*** Given records ***

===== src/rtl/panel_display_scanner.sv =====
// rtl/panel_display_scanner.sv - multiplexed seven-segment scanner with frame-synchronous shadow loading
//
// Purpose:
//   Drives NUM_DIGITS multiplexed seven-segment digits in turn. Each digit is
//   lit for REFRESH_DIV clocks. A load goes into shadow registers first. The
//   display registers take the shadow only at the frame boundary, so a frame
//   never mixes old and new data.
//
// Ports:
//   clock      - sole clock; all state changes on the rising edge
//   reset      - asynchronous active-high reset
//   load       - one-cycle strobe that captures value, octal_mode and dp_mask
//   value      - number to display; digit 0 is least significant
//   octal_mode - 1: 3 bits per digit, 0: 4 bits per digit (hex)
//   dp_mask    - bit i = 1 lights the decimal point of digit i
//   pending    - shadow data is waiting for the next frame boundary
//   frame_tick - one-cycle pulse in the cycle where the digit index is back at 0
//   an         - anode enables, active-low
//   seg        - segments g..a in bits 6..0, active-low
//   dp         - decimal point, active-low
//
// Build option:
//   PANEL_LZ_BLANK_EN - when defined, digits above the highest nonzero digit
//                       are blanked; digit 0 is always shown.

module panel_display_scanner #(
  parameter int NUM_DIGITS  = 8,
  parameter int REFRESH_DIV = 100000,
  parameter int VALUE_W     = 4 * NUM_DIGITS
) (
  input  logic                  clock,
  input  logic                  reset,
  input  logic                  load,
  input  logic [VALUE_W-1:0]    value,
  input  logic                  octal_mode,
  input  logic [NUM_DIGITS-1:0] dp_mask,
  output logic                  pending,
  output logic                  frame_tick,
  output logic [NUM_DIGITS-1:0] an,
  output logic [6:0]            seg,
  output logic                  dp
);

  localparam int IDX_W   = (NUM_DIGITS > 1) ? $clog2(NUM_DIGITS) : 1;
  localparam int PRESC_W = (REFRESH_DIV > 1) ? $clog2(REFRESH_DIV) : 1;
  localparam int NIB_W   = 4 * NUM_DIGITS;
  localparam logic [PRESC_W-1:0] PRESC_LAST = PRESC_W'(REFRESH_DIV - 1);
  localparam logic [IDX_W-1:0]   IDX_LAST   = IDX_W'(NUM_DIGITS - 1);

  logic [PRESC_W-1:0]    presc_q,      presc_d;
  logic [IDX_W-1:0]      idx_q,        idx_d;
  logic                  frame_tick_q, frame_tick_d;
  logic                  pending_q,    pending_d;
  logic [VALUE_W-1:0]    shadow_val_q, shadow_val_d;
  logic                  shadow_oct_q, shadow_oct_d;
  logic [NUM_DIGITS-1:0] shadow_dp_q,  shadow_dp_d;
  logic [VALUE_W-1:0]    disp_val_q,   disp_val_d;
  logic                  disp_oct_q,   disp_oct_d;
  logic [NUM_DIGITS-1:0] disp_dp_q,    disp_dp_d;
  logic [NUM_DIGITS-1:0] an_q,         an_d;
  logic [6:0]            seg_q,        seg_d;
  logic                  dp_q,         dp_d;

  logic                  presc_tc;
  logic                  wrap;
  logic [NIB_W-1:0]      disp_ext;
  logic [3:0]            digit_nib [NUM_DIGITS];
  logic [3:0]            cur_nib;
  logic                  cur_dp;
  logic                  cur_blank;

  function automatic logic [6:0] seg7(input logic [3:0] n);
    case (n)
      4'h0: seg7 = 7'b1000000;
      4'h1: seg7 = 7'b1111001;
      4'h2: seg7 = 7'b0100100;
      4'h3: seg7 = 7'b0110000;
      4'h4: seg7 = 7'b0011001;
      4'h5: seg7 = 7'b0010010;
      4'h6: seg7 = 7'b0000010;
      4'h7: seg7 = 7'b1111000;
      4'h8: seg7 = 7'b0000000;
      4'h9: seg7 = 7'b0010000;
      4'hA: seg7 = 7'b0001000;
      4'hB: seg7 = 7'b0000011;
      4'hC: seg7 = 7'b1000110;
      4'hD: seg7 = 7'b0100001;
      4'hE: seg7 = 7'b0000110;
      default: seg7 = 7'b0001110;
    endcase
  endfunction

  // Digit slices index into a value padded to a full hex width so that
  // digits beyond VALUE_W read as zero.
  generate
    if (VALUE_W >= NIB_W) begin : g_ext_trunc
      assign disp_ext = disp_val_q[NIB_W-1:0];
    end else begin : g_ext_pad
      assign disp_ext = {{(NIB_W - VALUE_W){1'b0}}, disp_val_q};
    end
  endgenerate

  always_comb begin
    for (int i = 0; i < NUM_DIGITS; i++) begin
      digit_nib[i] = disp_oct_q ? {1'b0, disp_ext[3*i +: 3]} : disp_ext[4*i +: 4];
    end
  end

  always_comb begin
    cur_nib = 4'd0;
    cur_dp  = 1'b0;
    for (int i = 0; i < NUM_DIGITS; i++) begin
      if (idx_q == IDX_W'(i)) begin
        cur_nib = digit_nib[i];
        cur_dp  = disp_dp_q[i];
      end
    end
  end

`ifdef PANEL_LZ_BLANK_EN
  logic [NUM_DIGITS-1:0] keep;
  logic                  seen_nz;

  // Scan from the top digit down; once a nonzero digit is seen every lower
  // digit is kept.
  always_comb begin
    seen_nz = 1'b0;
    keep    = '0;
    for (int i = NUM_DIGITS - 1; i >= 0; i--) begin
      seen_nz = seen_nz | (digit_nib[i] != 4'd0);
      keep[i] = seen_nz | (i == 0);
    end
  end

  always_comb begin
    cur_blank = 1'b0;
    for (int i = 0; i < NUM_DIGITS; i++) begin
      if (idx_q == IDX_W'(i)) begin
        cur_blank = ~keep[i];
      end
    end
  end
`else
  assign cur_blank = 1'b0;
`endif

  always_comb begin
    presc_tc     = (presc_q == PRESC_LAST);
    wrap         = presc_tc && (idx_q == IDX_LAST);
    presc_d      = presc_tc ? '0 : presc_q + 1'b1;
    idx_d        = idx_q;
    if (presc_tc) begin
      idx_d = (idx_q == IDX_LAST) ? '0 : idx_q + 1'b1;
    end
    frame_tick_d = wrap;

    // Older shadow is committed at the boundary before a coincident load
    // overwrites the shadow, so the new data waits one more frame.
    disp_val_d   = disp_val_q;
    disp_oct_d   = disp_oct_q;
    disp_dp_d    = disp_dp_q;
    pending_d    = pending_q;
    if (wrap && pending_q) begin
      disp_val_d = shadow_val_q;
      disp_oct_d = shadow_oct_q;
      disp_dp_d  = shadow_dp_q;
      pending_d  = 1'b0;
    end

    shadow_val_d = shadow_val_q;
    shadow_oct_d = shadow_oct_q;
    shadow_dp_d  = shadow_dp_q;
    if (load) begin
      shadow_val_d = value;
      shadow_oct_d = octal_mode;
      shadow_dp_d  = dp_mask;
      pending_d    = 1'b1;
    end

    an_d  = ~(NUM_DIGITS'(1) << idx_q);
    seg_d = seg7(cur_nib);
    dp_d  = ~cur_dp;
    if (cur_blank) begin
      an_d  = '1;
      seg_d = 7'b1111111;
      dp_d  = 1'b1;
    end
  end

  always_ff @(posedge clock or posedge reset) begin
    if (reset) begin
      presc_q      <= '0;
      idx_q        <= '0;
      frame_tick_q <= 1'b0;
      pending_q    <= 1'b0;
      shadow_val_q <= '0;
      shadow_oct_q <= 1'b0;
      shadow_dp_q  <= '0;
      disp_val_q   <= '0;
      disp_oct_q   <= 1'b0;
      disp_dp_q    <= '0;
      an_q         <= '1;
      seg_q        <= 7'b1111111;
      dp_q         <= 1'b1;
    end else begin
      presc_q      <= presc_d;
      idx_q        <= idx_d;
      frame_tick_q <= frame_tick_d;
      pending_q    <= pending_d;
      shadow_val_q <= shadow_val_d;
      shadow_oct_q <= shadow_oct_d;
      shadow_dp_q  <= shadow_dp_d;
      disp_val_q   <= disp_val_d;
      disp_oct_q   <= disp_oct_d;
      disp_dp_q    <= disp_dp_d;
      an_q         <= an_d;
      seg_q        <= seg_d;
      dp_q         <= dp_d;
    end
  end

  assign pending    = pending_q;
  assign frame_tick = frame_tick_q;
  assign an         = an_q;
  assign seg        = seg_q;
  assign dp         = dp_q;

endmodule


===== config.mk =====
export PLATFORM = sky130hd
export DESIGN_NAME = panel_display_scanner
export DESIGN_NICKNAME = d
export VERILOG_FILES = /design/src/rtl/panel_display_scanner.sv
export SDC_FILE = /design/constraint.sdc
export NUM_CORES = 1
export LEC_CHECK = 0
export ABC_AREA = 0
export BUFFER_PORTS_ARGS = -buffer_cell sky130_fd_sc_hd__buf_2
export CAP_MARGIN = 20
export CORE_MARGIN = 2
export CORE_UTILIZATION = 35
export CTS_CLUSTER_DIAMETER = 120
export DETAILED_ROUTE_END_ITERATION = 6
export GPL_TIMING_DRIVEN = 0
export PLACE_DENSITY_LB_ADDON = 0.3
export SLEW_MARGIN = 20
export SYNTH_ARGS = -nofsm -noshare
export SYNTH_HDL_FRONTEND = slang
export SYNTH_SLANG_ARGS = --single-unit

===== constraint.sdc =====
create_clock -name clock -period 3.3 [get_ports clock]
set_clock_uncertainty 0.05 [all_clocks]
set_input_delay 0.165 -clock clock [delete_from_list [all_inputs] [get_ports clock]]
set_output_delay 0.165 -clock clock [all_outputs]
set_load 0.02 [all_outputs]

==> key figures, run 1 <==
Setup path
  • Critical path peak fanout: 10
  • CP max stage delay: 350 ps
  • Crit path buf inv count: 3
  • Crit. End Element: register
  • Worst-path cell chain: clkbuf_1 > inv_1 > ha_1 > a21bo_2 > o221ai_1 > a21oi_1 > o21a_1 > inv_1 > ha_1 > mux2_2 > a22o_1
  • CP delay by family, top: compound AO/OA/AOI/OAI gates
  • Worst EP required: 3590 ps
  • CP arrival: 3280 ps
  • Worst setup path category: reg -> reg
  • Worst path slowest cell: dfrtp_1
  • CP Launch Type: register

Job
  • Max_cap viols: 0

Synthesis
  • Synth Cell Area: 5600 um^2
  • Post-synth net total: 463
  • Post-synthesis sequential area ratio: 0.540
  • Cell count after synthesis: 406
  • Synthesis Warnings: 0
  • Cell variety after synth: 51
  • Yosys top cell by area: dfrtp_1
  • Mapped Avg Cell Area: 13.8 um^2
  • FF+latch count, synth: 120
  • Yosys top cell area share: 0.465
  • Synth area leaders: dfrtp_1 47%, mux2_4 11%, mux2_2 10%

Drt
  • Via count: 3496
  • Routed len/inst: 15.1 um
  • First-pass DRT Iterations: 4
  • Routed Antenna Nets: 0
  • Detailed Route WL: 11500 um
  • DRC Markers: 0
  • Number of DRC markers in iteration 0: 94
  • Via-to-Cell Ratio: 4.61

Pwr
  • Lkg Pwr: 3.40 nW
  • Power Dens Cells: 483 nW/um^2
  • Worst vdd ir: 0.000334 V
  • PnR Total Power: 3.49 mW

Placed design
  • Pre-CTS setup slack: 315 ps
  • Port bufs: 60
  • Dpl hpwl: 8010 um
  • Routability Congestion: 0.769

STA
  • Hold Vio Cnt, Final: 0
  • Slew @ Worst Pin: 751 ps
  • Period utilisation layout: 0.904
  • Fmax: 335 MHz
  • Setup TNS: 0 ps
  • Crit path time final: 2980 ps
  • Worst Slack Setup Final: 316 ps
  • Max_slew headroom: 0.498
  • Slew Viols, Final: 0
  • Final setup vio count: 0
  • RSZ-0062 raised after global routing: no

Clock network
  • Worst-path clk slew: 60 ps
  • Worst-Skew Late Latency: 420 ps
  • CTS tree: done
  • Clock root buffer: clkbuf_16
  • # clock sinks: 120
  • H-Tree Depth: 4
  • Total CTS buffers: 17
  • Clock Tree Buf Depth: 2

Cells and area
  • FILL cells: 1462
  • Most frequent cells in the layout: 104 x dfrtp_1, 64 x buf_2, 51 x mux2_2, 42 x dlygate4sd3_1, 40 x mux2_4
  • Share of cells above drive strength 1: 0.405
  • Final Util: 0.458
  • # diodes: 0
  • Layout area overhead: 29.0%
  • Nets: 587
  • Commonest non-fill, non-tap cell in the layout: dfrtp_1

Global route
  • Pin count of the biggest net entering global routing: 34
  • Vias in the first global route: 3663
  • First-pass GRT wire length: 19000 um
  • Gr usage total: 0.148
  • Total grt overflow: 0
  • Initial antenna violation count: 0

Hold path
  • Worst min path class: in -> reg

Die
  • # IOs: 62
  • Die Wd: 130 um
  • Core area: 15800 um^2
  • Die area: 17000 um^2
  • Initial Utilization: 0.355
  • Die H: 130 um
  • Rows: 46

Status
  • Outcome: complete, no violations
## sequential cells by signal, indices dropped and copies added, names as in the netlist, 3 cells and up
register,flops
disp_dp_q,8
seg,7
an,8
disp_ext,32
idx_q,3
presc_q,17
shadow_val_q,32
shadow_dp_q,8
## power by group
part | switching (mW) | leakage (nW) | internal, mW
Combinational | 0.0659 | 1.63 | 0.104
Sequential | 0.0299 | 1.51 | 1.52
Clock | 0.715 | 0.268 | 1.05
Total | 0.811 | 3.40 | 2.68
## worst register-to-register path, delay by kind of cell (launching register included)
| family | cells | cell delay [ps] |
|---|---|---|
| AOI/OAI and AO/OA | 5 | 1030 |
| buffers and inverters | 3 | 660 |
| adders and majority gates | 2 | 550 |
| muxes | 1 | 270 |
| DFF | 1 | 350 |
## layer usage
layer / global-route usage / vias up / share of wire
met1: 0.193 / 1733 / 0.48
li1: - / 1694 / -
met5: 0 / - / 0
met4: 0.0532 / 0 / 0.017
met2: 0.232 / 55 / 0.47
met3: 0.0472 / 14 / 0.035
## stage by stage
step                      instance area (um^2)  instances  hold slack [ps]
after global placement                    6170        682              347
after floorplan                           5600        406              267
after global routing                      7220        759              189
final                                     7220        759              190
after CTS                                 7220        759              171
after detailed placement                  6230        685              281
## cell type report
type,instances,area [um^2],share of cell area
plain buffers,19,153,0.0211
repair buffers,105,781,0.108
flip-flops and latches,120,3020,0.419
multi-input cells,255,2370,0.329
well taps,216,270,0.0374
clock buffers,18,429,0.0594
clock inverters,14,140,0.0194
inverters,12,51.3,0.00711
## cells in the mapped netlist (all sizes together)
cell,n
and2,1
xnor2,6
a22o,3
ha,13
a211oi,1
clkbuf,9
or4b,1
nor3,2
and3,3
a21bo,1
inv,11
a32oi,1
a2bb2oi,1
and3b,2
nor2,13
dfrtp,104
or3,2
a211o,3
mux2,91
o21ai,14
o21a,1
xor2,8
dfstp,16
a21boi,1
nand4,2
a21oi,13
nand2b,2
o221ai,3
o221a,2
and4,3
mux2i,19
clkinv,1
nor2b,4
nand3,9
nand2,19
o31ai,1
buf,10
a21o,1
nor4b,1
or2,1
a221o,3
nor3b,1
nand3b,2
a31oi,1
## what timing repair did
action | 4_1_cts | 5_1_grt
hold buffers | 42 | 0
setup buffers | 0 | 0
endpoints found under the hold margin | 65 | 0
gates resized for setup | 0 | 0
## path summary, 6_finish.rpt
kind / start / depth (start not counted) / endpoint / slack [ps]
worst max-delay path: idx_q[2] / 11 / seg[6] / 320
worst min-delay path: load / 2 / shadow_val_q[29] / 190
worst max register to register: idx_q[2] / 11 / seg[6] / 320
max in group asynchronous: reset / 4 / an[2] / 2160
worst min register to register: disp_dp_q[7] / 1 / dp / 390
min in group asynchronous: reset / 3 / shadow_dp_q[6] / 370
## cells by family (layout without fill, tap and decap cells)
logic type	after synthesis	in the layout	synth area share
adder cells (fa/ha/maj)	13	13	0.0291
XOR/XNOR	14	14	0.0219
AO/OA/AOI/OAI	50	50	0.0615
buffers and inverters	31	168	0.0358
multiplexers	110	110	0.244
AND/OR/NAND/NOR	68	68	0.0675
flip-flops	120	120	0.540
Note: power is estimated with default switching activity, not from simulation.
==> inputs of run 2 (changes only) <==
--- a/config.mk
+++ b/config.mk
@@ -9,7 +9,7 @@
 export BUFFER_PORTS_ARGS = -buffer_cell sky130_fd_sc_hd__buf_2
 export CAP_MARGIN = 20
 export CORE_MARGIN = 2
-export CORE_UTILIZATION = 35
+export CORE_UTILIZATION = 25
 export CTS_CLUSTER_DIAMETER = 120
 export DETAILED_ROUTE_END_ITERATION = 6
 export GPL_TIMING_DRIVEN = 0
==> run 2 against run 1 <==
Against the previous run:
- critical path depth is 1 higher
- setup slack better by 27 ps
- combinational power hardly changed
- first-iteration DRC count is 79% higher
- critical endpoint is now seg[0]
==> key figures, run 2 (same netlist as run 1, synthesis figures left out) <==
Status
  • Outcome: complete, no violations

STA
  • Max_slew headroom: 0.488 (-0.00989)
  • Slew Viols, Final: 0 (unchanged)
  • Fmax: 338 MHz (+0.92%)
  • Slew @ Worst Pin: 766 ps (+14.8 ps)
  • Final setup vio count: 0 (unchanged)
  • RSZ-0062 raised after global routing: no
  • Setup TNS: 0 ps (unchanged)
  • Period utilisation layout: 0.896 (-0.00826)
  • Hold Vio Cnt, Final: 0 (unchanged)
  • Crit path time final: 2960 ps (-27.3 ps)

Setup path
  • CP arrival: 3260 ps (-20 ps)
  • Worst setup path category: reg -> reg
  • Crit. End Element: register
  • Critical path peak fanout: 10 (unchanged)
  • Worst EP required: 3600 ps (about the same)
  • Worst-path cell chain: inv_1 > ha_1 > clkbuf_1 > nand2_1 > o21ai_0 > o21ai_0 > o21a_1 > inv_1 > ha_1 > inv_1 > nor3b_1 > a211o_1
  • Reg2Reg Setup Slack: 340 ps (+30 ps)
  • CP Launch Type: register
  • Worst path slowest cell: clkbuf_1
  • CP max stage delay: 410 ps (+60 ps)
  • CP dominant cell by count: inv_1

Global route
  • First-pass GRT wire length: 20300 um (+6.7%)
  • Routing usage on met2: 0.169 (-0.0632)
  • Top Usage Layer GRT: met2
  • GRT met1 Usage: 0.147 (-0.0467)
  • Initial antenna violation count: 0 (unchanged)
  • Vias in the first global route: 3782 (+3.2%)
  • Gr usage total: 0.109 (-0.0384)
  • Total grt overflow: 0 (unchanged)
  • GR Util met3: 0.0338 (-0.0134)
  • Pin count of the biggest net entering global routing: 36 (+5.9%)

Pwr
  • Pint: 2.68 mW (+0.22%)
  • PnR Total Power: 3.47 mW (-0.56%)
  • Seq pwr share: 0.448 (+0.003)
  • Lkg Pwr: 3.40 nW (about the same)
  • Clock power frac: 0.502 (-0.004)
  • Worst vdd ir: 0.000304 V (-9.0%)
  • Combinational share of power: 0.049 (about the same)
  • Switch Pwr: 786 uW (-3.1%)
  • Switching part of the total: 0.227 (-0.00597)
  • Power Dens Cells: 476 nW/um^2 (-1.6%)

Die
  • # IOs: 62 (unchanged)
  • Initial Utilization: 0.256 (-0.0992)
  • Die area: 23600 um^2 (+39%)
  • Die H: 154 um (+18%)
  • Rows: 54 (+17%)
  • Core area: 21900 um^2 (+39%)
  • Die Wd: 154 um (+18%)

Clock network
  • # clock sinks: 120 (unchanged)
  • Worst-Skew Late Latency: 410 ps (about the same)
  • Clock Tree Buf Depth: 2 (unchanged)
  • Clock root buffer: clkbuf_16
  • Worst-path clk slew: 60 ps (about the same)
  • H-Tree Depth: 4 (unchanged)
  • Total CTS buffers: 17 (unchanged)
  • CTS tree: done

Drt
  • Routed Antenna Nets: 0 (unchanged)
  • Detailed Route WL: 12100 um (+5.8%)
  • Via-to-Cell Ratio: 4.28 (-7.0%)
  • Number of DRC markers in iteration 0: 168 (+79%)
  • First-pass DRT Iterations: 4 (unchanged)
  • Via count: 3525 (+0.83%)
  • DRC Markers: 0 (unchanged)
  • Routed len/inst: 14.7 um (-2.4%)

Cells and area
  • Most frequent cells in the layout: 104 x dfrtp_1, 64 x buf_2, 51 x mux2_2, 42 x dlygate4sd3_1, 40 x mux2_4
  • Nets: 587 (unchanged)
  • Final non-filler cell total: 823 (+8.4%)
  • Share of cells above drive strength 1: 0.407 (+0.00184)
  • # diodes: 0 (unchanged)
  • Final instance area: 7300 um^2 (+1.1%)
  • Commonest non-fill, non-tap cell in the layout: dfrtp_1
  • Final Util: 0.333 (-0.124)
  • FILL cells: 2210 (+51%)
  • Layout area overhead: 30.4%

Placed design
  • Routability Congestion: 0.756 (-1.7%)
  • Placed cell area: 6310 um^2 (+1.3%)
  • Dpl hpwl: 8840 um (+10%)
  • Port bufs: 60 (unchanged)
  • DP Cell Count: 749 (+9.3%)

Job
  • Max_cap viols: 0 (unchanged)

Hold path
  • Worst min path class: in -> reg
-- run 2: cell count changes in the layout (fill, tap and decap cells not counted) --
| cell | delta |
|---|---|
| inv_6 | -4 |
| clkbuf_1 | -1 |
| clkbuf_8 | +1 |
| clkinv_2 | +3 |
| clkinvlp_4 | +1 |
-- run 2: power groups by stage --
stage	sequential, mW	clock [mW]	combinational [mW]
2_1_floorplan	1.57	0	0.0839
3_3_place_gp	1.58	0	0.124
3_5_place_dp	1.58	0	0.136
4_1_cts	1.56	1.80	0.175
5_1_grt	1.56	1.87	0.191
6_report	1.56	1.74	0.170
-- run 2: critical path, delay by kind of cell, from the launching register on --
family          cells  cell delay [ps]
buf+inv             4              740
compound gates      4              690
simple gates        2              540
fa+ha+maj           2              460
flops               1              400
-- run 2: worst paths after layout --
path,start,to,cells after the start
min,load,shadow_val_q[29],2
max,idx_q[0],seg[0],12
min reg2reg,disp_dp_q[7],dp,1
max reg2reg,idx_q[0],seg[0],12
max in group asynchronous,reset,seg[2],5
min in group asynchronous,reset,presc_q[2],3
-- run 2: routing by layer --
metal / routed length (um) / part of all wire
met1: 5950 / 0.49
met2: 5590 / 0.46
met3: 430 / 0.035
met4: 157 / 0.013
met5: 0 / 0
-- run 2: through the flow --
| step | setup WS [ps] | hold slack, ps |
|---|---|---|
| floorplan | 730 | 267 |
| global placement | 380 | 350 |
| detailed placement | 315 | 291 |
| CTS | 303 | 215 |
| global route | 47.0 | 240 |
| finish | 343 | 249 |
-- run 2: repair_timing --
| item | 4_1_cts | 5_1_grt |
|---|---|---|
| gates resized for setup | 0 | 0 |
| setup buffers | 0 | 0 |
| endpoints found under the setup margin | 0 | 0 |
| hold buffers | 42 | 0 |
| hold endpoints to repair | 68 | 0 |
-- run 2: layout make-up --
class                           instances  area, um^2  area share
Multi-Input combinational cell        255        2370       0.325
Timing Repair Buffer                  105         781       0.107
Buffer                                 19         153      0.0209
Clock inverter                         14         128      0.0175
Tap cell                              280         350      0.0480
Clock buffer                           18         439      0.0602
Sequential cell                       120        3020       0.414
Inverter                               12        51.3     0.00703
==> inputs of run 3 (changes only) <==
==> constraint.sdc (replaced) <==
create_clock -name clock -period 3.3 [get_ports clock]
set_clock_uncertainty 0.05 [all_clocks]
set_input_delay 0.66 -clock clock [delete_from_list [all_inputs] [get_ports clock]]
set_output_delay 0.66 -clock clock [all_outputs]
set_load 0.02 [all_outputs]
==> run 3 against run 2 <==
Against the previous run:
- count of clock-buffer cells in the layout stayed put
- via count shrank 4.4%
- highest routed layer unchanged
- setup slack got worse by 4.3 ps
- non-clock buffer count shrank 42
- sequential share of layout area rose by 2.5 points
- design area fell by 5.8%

***

## Try it
Answer with one number, namely the count of lines in the entries that include the word "kind".

## Expected answer
3